Implementation:Apache Paimon HttpClient
| Knowledge Sources | |
|---|---|
| Domains | REST API, HTTP Client, Network Communication |
| Last Updated | 2026-02-08 00:00 GMT |
Overview
HttpClient is an Apache HTTP client implementation for the Paimon REST catalog that handles GET, POST, and DELETE operations with authentication support.
Description
HttpClient implements the RESTClient interface to provide HTTP communication capabilities for Apache Paimon's REST catalog operations. It wraps Apache HttpClient 5 functionality and provides a simplified interface for making HTTP requests with proper error handling, authentication, and JSON serialization/deserialization.

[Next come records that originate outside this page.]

--- config.mk ---
export PLATFORM = sky130hd
export DESIGN_NAME = ucdp_latch_rf
export DESIGN_NICKNAME = d
export VERILOG_FILES = /design/src/rtl/ucdp_latch_rf_pkg.sv /design/src/rtl/ucdp_latch_rf_entry.sv /design/src/rtl/ucdp_latch_rf.sv
export SDC_FILE = /design/constraint.sdc
export NUM_CORES = 1
export LEC_CHECK = 0
export BUFFER_PORTS_ARGS = -buffer_cell sky130_fd_sc_hd__buf_2
export CORE_MARGIN = 2
export CORE_UTILIZATION = 56
export DETAILED_ROUTE_END_ITERATION = 10
export GPL_ROUTABILITY_DRIVEN = 0
export PLACE_DENSITY = 0.85
export SETUP_SLACK_MARGIN = 0.4
export SYNTH_ARGS = -nofsm -noshare
export SYNTH_HDL_FRONTEND = slang
export SYNTH_SLANG_ARGS = --single-unit
--- constraint.sdc ---
create_clock -name main_clk_i -period 3 [get_ports main_clk_i]
set_input_delay 0.6 -clock main_clk_i [delete_from_list [all_inputs] [get_ports main_clk_i]]
set_output_delay 0.6 -clock main_clk_i [all_outputs]
set_load 0.005 [all_outputs]
--- src/rtl/ucdp_latch_rf_pkg.sv ---
// Shared types for the latch-based register file.
// The staging op encoding is common to the top and any tooling that inspects it.
package ucdp_latch_rf_pkg;

   typedef enum logic [1:0] {
      OpNone  = 2'd0,
      OpWrite = 2'd1,
      OpClear = 2'd2
   } ucdp_latch_rf_op_e;

endpackage

--- src/rtl/ucdp_latch_rf_entry.sv ---
// One register-file storage cell.
// It is a level-sensitive latch by default, or a rising-edge flop when FPGA is defined.
module ucdp_latch_rf_entry #(
   parameter int unsigned        width_p  = 8,
   parameter logic [width_p-1:0] rstval_p = {width_p{1'b0}}
) (
   input  logic               clk,
   input  logic               rst,
   input  logic               hit,
   input  logic               scan_mode,
   input  logic [width_p-1:0] nxt,
   output logic [width_p-1:0] q
);

`ifdef FPGA

   // The staged op lands one edge later; the top forwards it until then.
   always_ff @(posedge clk or posedge rst) begin
      if (rst) begin
         q <= rstval_p;
      end else if (hit || scan_mode) begin
         q <= nxt;
      end
   end

`else

   logic en;

   // Open only in the low phase, so the op staged at the rising edge is stable.
   assign en = rst | (hit & ~clk) | scan_mode;

   always_latch begin
      if (en) begin
         q <= rst ? rstval_p : nxt;
      end
   end

`endif

endmodule

--- src/rtl/ucdp_latch_rf.sv ---
// Latch-based register file with flop staging, read forwarding and bulk clear.
// One write port, one combinational read port, with an FPGA flop fallback per entry.
module ucdp_latch_rf
   import ucdp_latch_rf_pkg::*;
#(
   parameter int unsigned        width_p  = 8,
   parameter int unsigned        depth_p  = 4,
   parameter logic [width_p-1:0] rstval_p = {width_p{1'b0}},
   localparam int unsigned       addrwidth_p = $clog2(depth_p)
) (
   input  logic                   main_clk_i,
   input  logic                   main_rst_i,
   input  logic                   wr_en_i,
   input  logic [addrwidth_p-1:0] wr_addr_i,
   input  logic [width_p-1:0]     wr_data_i,
   input  logic                   clr_i,
   input  logic [addrwidth_p-1:0] rd_addr_i,
   output logic [width_p-1:0]     rd_data_o,
   output logic                   busy_o,
   input  logic                   dft_mode_scan_mode_i
);

   ucdp_latch_rf_op_e      stg_op_d;
   ucdp_latch_rf_op_e      stg_op_q;
   logic [addrwidth_p-1:0] stg_addr_q;
   logic [width_p-1:0]     stg_data_q;

   logic                   wr_in_range;
   logic                   rd_in_range;
   logic [width_p-1:0]     entry_nxt;
   logic [depth_p-1:0]     entry_hit;
   logic [width_p-1:0]     entry_q [depth_p];
   logic [width_p-1:0]     rd_lat;

   assign wr_in_range = 32'(wr_addr_i) < depth_p;
   assign rd_in_range = 32'(rd_addr_i) < depth_p;

   // Clear wins over a simultaneous write, which is dropped.
   always_comb begin
      stg_op_d = OpNone;
      if (clr_i) begin
         stg_op_d = OpClear;
      end else if (wr_en_i && wr_in_range) begin
         stg_op_d = OpWrite;
      end
   end

   always_ff @(posedge main_clk_i or posedge main_rst_i) begin
      if (main_rst_i) begin
         stg_op_q   <= OpNone;
         stg_addr_q <= '0;
         stg_data_q <= rstval_p;
      end else begin
         stg_op_q   <= stg_op_d;
         stg_addr_q <= wr_addr_i;
         stg_data_q <= wr_data_i;
      end
   end

   assign entry_nxt = (stg_op_q == OpClear) ? rstval_p : stg_data_q;

   always_comb begin
      entry_hit = '0;
      for (int i = 0; i < int'(depth_p); i++) begin
         entry_hit[i] = (stg_op_q == OpClear) ||
                        ((stg_op_q == OpWrite) && (stg_addr_q == addrwidth_p'(i)));
      end
   end

   for (genvar g = 0; g < int'(depth_p); g++) begin : g_entry
      ucdp_latch_rf_entry #(
         .width_p  (width_p),
         .rstval_p (rstval_p)
      ) u_entry (
         .clk       (main_clk_i),
         .rst       (main_rst_i),
         .hit       (entry_hit[g]),
         .scan_mode (dft_mode_scan_mode_i),
         .nxt       (entry_nxt),
         .q         (entry_q[g])
      );
   end

   always_comb begin
      rd_lat = rstval_p;
      for (int i = 0; i < int'(depth_p); i++) begin
         if (rd_in_range && (rd_addr_i == addrwidth_p'(i))) begin
            rd_lat = entry_q[i];
         end
      end
   end

   // The staged op is not in the latches until the low phase, so forward it.
   always_comb begin
      if (stg_op_q == OpClear) begin
         rd_data_o = rstval_p;
      end else if ((stg_op_q == OpWrite) && (rd_addr_i == stg_addr_q)) begin
         rd_data_o = stg_data_q;
      end else begin
         rd_data_o = rd_lat;
      end
   end

   assign busy_o = (stg_op_q != OpNone);

endmodule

The client automatically normalizes URIs by ensuring they have the correct HTTP/HTTPS protocol prefix and removing trailing slashes. It supports both simple and parameterized GET requests, POST requests with request bodies, and DELETE requests with optional bodies. All requests can include custom authentication headers through the RESTAuthFunction parameter.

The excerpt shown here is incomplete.